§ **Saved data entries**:
# # # # #

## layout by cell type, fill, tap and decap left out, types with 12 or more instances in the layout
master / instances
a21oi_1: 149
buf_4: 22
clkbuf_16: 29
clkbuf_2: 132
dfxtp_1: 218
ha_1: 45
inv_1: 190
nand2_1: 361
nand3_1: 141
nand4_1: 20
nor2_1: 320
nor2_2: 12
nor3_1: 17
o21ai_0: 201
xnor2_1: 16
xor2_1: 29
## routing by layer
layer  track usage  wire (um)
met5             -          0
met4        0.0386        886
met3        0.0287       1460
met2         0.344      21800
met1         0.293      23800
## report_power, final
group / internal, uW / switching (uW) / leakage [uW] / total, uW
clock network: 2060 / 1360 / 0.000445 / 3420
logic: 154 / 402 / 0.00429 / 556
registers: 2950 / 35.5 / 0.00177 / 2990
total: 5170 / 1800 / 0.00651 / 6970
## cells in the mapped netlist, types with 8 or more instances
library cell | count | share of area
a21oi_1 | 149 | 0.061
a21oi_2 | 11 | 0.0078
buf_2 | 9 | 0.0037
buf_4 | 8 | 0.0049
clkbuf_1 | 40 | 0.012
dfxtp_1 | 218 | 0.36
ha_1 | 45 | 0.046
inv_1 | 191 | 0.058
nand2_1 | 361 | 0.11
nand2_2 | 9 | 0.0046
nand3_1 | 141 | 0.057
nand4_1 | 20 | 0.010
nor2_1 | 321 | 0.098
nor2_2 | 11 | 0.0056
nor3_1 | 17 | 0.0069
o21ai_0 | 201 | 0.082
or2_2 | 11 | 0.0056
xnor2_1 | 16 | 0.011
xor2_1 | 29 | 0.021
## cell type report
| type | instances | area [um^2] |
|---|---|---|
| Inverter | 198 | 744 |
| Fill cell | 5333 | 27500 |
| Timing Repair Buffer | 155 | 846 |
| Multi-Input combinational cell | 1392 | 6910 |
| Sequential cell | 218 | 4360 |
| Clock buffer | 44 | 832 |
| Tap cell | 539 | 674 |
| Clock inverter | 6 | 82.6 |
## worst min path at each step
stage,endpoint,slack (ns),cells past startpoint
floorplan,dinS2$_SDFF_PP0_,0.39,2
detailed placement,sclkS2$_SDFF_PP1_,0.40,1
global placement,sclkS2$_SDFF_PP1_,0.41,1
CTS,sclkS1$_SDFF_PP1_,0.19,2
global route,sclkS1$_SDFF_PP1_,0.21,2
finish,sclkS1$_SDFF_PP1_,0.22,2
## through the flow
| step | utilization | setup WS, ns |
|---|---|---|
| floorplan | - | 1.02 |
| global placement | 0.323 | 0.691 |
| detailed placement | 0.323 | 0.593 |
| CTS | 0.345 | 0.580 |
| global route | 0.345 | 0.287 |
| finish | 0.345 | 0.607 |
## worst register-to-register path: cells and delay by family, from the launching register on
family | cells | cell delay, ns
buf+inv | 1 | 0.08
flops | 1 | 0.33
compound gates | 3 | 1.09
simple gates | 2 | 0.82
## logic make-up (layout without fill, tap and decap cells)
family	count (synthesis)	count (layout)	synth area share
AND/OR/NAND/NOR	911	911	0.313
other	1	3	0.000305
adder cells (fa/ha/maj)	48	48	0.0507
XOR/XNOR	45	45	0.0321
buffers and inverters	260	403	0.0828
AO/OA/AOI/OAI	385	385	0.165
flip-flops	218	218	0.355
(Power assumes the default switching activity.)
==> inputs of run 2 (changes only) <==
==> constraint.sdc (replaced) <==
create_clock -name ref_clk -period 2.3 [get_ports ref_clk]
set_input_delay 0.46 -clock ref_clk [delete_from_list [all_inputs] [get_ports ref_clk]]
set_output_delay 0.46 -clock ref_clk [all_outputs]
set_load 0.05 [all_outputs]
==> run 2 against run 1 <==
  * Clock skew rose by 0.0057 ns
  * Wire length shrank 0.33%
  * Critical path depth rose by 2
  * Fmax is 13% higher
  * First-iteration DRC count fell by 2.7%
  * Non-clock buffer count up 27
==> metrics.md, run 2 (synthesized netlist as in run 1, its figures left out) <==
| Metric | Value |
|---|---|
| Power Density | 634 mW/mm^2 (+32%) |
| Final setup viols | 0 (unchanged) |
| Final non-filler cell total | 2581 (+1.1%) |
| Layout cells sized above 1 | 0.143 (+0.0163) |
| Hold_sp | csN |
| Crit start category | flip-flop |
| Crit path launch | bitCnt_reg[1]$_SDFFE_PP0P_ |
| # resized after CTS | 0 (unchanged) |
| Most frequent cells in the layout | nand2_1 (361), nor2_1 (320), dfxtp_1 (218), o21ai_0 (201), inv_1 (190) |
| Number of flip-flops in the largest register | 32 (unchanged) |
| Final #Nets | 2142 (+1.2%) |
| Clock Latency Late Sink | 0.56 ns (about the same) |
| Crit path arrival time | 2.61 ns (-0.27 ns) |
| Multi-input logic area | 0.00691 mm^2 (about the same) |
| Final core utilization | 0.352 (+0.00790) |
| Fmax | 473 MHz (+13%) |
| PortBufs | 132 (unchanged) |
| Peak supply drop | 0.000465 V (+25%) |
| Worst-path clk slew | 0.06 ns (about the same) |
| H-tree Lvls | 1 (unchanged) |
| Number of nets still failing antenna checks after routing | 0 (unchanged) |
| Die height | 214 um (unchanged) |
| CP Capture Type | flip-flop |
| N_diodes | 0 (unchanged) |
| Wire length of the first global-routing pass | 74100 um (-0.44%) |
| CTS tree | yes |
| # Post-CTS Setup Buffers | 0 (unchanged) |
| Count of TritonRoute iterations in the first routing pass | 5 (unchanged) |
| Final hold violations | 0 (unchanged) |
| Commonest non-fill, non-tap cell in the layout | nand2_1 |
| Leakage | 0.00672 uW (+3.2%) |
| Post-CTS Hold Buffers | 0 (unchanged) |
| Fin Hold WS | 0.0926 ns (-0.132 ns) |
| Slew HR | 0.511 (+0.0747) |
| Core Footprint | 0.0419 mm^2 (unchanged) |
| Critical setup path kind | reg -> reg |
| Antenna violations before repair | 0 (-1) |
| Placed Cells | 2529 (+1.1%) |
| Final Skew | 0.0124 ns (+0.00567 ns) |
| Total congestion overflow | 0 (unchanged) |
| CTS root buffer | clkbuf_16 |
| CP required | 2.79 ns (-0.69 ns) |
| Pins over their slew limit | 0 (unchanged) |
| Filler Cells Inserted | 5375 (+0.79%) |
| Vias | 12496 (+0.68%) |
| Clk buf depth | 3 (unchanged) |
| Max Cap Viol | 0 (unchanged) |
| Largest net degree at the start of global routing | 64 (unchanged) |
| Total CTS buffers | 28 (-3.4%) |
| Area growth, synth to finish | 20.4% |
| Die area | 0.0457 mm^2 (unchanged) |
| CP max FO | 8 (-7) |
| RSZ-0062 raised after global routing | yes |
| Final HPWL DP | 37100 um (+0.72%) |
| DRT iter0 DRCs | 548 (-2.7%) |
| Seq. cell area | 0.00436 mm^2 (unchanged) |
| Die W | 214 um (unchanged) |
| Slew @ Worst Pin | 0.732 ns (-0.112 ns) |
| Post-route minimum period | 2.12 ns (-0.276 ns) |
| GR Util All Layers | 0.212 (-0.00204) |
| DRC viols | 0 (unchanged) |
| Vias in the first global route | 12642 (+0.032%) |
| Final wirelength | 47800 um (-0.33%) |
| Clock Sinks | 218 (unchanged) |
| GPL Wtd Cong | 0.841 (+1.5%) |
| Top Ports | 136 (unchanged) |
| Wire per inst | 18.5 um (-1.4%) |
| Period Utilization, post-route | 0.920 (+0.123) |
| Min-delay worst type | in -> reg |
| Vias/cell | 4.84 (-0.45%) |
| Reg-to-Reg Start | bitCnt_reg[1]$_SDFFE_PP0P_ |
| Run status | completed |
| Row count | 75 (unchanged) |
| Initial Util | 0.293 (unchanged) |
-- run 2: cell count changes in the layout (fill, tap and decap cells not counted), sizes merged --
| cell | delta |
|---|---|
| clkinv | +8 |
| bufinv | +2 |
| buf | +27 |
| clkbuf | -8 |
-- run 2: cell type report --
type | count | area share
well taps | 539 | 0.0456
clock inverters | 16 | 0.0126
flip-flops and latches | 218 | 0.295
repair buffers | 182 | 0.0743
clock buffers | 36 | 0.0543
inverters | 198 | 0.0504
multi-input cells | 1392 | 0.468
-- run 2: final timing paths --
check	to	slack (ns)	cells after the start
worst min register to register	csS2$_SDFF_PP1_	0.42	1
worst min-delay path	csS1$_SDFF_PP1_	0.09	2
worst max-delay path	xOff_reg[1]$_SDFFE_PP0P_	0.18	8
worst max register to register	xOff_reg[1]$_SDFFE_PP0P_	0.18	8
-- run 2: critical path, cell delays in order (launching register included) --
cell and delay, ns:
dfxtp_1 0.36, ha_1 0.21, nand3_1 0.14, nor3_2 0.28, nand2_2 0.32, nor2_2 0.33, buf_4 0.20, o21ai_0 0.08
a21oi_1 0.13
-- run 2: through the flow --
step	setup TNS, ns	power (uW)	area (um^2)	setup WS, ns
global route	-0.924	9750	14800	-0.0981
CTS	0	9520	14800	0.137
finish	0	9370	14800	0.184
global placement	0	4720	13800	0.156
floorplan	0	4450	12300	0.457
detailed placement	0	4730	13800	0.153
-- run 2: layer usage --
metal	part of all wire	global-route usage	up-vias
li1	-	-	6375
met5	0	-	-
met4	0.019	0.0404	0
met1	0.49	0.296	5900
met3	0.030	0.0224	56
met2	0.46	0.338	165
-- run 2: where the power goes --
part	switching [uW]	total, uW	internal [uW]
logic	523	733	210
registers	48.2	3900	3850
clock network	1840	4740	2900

# # # # #

§ **YOUR OBJECTIVE**: In your answer, include only the lines above starting at the line that holds "layout | nand2_1 |" and ending at the line that holds "0.920 (+0.123) |", copied exactly.

§ **REPLY**:
| Commonest non-fill, non-tap cell in the layout | nand2_1 |
| Leakage | 0.00672 uW (+3.2%) |
| Post-CTS Hold Buffers | 0 (unchanged) |
| Fin Hold WS | 0.0926 ns (-0.132 ns) |
| Slew HR | 0.511 (+0.0747) |
| Core Footprint | 0.0419 mm^2 (unchanged) |
| Critical setup path kind | reg -> reg |
| Antenna violations before repair | 0 (-1) |
| Placed Cells | 2529 (+1.1%) |
| Final Skew | 0.0124 ns (+0.00567 ns) |
| Total congestion overflow | 0 (unchanged) |
| CTS root buffer | clkbuf_16 |
| CP required | 2.79 ns (-0.69 ns) |
| Pins over their slew limit | 0 (unchanged) |
| Filler Cells Inserted | 5375 (+0.79%) |
| Vias | 12496 (+0.68%) |
| Clk buf depth | 3 (unchanged) |
| Max Cap Viol | 0 (unchanged) |
| Largest net degree at the start of global routing | 64 (unchanged) |
| Total CTS buffers | 28 (-3.4%) |
| Area growth, synth to finish | 20.4% |
| Die area | 0.0457 mm^2 (unchanged) |
| CP max FO | 8 (-7) |
| RSZ-0062 raised after global routing | yes |
| Final HPWL DP | 37100 um (+0.72%) |
| DRT iter0 DRCs | 548 (-2.7%) |
| Seq. cell area | 0.00436 mm^2 (unchanged) |
| Die W | 214 um (unchanged) |
| Slew @ Worst Pin | 0.732 ns (-0.112 ns) |
| Post-route minimum period | 2.12 ns (-0.276 ns) |
| GR Util All Layers | 0.212 (-0.00204) |
| DRC viols | 0 (unchanged) |
| Vias in the first global route | 12642 (+0.032%) |
| Final wirelength | 47800 um (-0.33%) |
| Clock Sinks | 218 (unchanged) |
| GPL Wtd Cong | 0.841 (+1.5%) |
| Top Ports | 136 (unchanged) |
| Wire per inst | 18.5 um (-1.4%) |
| Period Utilization, post-route | 0.920 (+0.123) |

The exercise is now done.